Time Inc., the nation's largest magazine publisher and second-largest cable TV operator, yesterday reported a slight drop in earnings for 1985 and said it would freeze all hiring in New York and eliminate 136 magazine jobs.
The layoffs, in addition to 52 previously eliminated magazine positions that will not be filled, make up about 5 percent of the magazine group's 3,742 employes, Time spokesman Mike Luftman said yesterday. The elimination of an additional 62 editorial and 74 publishing jobs is part of a previously announced program to reduce Time's operating expenses by $75 million this year.
Wall Street analysts said Time's decision to focus on costs is a response to softening magazine and cable TV profits. Time executives are concerned that unless they take aggressive steps to keep the company's stock price up, Time could become the target of an unsolicited, hostile takeover bid.
Time employes learned of the employment cuts yesterday in an internal memo from Editor-in-Chief Henry Grunwald and Time Vice President Kelso Sutton.
"In the past five years, the editorial and publishing staffs of our magazines have increased substantially," the memo said. "Since 1980, they have grown by one-third, not including magazine development. In short, some of the increases were necessary, but surely some were less so. As [Chairman] Dick Munro said in his memo to you on Oct. 11, circumstances have made it absolutely essential for Time Inc. to reduce and control costs; we must run leaner operations.
" . . . As you know, many corporations, especially in the media, have been going through similar belt-tightening for the last 18 months. It is a painful process, but one that is necessary for the health and vigor of Time Inc."
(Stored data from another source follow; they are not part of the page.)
### config.mk
export PLATFORM = sky130hd
export DESIGN_NAME = byte_lane_ram
export DESIGN_NICKNAME = d
export VERILOG_FILES = /design/src/rtl/uart_bram_pkg.sv /design/src/rtl/byte_lane_ram.sv
export SDC_FILE = /design/constraint.sdc
export NUM_CORES = 2
export LEC_CHECK = 0
export CAP_MARGIN = 20
export CORE_MARGIN = 5
export CORE_UTILIZATION = 45
export CTS_CLUSTER_DIAMETER = 50
export DETAILED_ROUTE_END_ITERATION = 12
export DONT_BUFFER_PORTS = 1
export PLACE_DENSITY = 0.66
export SLEW_MARGIN = 20
export SYNTH_ARGS = -nofsm -noshare
export SYNTH_HDL_FRONTEND = slang
export SYNTH_SLANG_ARGS = --single-unit
### constraint.sdc
create_clock -name s_axis -period 2.2 [get_ports s_axis]
set_input_delay 0.11 -clock s_axis [delete_from_list [all_inputs] [get_ports s_axis]]
set_output_delay 0.11 -clock s_axis [all_outputs]
set_load 0.01 [all_outputs]
### src/rtl/uart_bram_pkg.sv
// Shared definitions for the serial-line memory service.
// Holds the command opcodes, response codes, widths and the request structs
// passed from the command controller to the byte lanes and the serializer.

package uart_bram_pkg;

    //////////////////////////////////////////////////////////////////////
    // Widths
    //////////////////////////////////////////////////////////////////////

    localparam int BYTE_WIDTH   = 8;
    localparam int BYTE_NUM_DEF = 4;    // Lanes per memory word
    localparam int ADDR_WIDTH   = 8;    // One address byte covers all words

    //////////////////////////////////////////////////////////////////////
    // Command and response codes
    //////////////////////////////////////////////////////////////////////

    typedef enum logic [7:0] {
        OP_WRITE = 8'h57,               // 'W'
        OP_READ  = 8'h52                // 'R'
    } opcode_e;

    typedef enum logic [7:0] {
        RSP_ACK = 8'h06,                // Write taken
        RSP_NAK = 8'h15                 // Unknown opcode
    } rsp_e;

    //////////////////////////////////////////////////////////////////////
    // Memory requests
    //////////////////////////////////////////////////////////////////////

    typedef struct packed {
        logic                               stb;
        logic [ADDR_WIDTH-1:0]              addr;
        logic [BYTE_NUM_DEF-1:0]            mask;
        logic [BYTE_NUM_DEF*BYTE_WIDTH-1:0] data;   // Lane 0 in the low byte
    } wr_req_t;

    typedef struct packed {
        logic                  stb;
        logic [ADDR_WIDTH-1:0] addr;
    } rd_req_t;

endpackage

### src/rtl/byte_lane_ram.sv
// One byte lane of the word memory.
// Synchronous write and registered read on a shared address, shaped so
// synthesis maps it onto block RAM. One instance per byte of the word.

`timescale 1ns/100ps

module byte_lane_ram #(
    parameter int ADDR_WIDTH = 8
) (
    input  logic                                s_axis,
    input  logic                                wr_en_i,
    input  logic [ADDR_WIDTH-1:0]               addr_i,
    input  logic [uart_bram_pkg::BYTE_WIDTH-1:0] wr_data_i,
    input  logic                                rd_en_i,
    output logic [uart_bram_pkg::BYTE_WIDTH-1:0] rd_data_o
);

localparam int DEPTH = 2 ** ADDR_WIDTH;

logic [uart_bram_pkg::BYTE_WIDTH-1:0] mem [DEPTH];

always_ff @(posedge s_axis) begin
    if (wr_en_i) begin
        mem[addr_i] <= wr_data_i;
    end
    if (rd_en_i) begin
        rd_data_o <= mem[addr_i];   // Valid the cycle after the read strobe
    end
end

endmodule

==> run_results.csv <==
group,metric,value,unit
global_routing,overflow,0,
drt,postRouteWirelength,189.7,mm
worst_hold_path,hold_class,"primary input to flip-flop",
clocking,insertion_delay,840,ps
synth,netlist_instances,3547,
synth,synthTopCellsByCount,"2056 x edfxtp_1, 512 x mux4_2, 256 x a22oi_1, 232 x nor2_1, 145 x clkbuf_1",
global_routing,track_usage,0.2041,
synth,syn_nets,3566,
clocking,hold_buffers,9,
clocking,cts_sinks,2056,
drt,first_iter_violations,4546,
global_routing,met1_usage,0.2892,
critical_path,timing.rr.start,"mem[90][0]",
sta,min_period,2597,ps
sta,fin_ws,-397.3,ps
worst_hold_path,holdPathStages,0,
sta,slew_violations,277,
finish,final_cells,6471,
place,gp_congestion,0.7980,
pwr,peakVddDrop,0.6194,mV
sta,finalCritPeriodShare,1.181,
sta,hold_viol_final,2029,
drt,via_per_inst,5.967,
sta,rsz0062_at_grt,"true",
critical_path,cp_max_fo,518,
die,core-area,173800,um2
clocking,clockBufferDepth,3,
clocking,postCtsSetupRepairBufs,0,
drt,wl_per_cell,29.32,um
finish,n_fill_cell,13330,
clocking,ctsRootBufferMaster,"clkbuf_16",
drt,dr_total_vias,38620,
synth,synth_top_cell_by_area,"edfxtp_1",
sta,finalSetupViolCount,8,
synth,synth-edff-count,2056,
sta,worst_pin_slew,1816,ps
pwr,p_leak,28.50,nW
finish,nNetsFinal,4001,
global_routing,antenna_found_initial,4,
place,place_area,84270,um2
run_status,status,"finished, violations left",
sta,fin_hold_ws,-603.4,ps
place,hpwl,103.7,mm
die,num_rows,153,
synth,synth_top_area_share,0.7858,
drt,drc,0,
global_routing,grt_pass1_vias,39280,
die,die_w,427.9,um
die,start_util,0.4520,
synth,ys.flop_type,"edfxtp_1",
run_status,failed_checks,"hold timing, slew limit, setup timing",
clocking,numCtsBuffers,201,
critical_path,required,2710,ps
synth,yosysMostFrequentCell,"edfxtp_1",
sta,fin_tns_setup,-2569,ps
place,portBuffers,0,
global_routing,globalRoute.busiestLayer,"met2",
drt,dr.pass1.iters,5,
synth,async_flop_share,0,
clocking,cts_tree,"yes",
place,pre_cts_slack,-680.2,ps
critical_path,start_kind,"primary input",
critical_path,critPathLaunch,"addr_i[0]",
critical_path,endpoint_kind,"flip-flop",
global_routing,gr-usage-met3,0.03823,
global_routing,met2_usage,0.3248,
synth,synth-seq-area-share,0.7858,
sta,max_freq,385.0,MHz
clocking,h-tree-depth,4,
critical_path,r2r_cells,6,
synth,ys_ff_latch,2056,
finish,drive_gt1_frac,0.3517,
synth,syn_area,78570,um2
critical_path,criticalPathCategory,"primary input to flip-flop",
synth,synth_area_leaders,"edfxtp_1 79%, mux4_2 15%, a22oi_1 2.4%, nor2_1 1.1%, a21oi_1 0.82%",
job,maxCapViolCount,0,
drt,ant_nets,0,
synth,ys_types,21,
critical_path,rrSetupSlack,-180,ps
clocking,clk_pin_slew_worst_paths,60,ps
critical_path,r2r_end,"rd_data_o[0]",
die,ioPinCount,27,
critical_path,endpoint,"rd_data_o[0]",
global_routing,grt_pass1_wl,276.4,mm
finish,areaGrowthSynthToFinish,16.88,%
sta,fin_worst_skew,50.73,ps
die,die_height,427.9,um
pwr,power_density,860.3,nW/um2
die,die_area,183100,um2
place,place_inst,6091,
critical_path,cp.arrival,3110,ps
synth,avgSynthCellArea,22.15,um2
finish,final_cell_area,91840,um2
global_routing,grt_max_degree,519,
sta,relSlewSlack,-0.2104,
synth,ys_warn_count,0,
[routing by layer]
| metal | part of all wire | vias up | routed length, um |
|---|---|---|---|
| met4 | 0.031 | 0 | 5829 |
| li1 | - | 15950 | - |
| met3 | 0.082 | 318 | 15470 |
| met2 | 0.49 | 1714 | 93020 |
| met5 | 0 | - | 0 |
| met1 | 0.40 | 20630 | 75400 |
[worst min path at each step]
| stage | startpoint | slack (ps) | to |
|---|---|---|---|
| 2_1_floorplan | wr_data_i[0] | 210 | mem[0][0] |
| 3_3_place_gp | rd_en_i | 230 | rd_data_o[0] |
| 3_5_place_dp | rd_en_i | 230 | rd_data_o[0] |
| 4_1_cts | wr_data_i[4] | -630 | mem[91][4] |
| 5_1_grt | wr_data_i[6] | -650 | mem[66][6] |
| 6_report | wr_data_i[4] | -600 | mem[91][4] |
[critical path, cell delays in order]
cell     delay [ps]
mux4_2         1040
a22oi_1         320
a21oi_4         120
o41ai_4         540
nand4_1         170
[layout make-up]
cell class	count	area [um2]	area share
diodes	1	2.502	0.00002725
multi-input cells	1258	16930	0.1843
clock inverters	116	1037	0.01129
inverters	1	3.754	0.00004087
well taps	2325	2909	0.03168
flip-flops and latches	2056	61740	0.6723
clock buffers	250	5235	0.05700
repair buffers	464	3983	0.04336
[cell usage in the layout (no fill, tap or decap), types with 2 or more instances in the layout]
master,count
a21oi_1,64
clkinv_1,46
buf_12,29
bufinv_16,10
nand2_2,2
inv_6,5
a22oi_1,174
nand2b_1,5
a22oi_2,82
or2_2,2
dlygate4sd3_1,9
clkinv_16,5
o41ai_2,20
clkinv_2,34
and2_1,2
clkinv_8,6
nor2b_1,5
nor2_2,30
a21oi_4,7
buf_16,3
mux4_2,512
edfxtp_1,2056
a21oi_2,57
nand3_1,11
nor3_1,30
clkbuf_1,48
nor2_1,201
nand3_2,2
nor2b_4,2
buf_6,5
nand4_1,8
clkinv_4,2
o41ai_4,12
inv_16,2
buf_4,416
clkbuf_16,204
nand2_1,26
clkinvlp_4,6
[state kept, by name, summed over array words and instances (netlist names)]
signal,flops
mem,2048
rd_data_o,8
[where the power goes]
part           switching, mW  internal, mW  total, mW  leakage, nW
registers             0.0674          43.2       43.3         18.5
clock network           14.6          18.1       32.7         3.04
logic                   1.55          1.44       2.99         6.98
total                   16.2          62.8       79.0         28.5
[through the flow]
| step | power [mW] | utilization |
|---|---|---|
| floorplan | 45.98 | - |
| global placement | 46.52 | 0.4848 |
| detailed placement | 46.52 | 0.4848 |
| CTS | 79.18 | 0.5262 |
| global route | 81.20 | 0.5284 |
| finish | 79.01 | 0.5284 |
[timing repair]
action | in CTS | in global routing
cloned | 0 | 2
pin swaps | 57 | 23
setup endpoints to repair | 8 | 1740
gates resized for setup | 154 | 46
hold endpoints to repair | 2765 | 2048
[logic make-up after synthesis]
| family | share of synthesized area |
|---|---|
| AND/OR/NAND/NOR | 0.01731 |
| AO/OA/AOI/OAI | 0.03618 |
| flip-flops | 0.7858 |
| buffers and inverters | 0.01400 |
| multiplexers | 0.1468 |
Power figures use the tool's default switching activity.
In an environment of relatively weak national advertising revenue, Time yesterday reported an increase in revenue and a decline in net income for 1985. Time said it had revenue of $3.4 billion and net income of $199.8 million ($3.15 a share) in 1985 versus revenue of $3.1 billion and net income of $216.4 million ($3.37) the prior year.
In 1985's fourth quarter, Time had revenue of $945.2 million and net income of $51.4 million (81 cents) versus revenue of $851 million and net income of $66.7 million ($1.06) the prior year. The difference in the fourth-quarter numbers includes two extraordinary items: a one-time expense of $13 million (11 cents) for the estimated cost of the staff reductions announced yesterday and a one-time gain of 19 cents a share in 1984's fourth quarter from the sale of Time's Pioneer Press subsidiary, which publishes newspapers in suburban Chicago.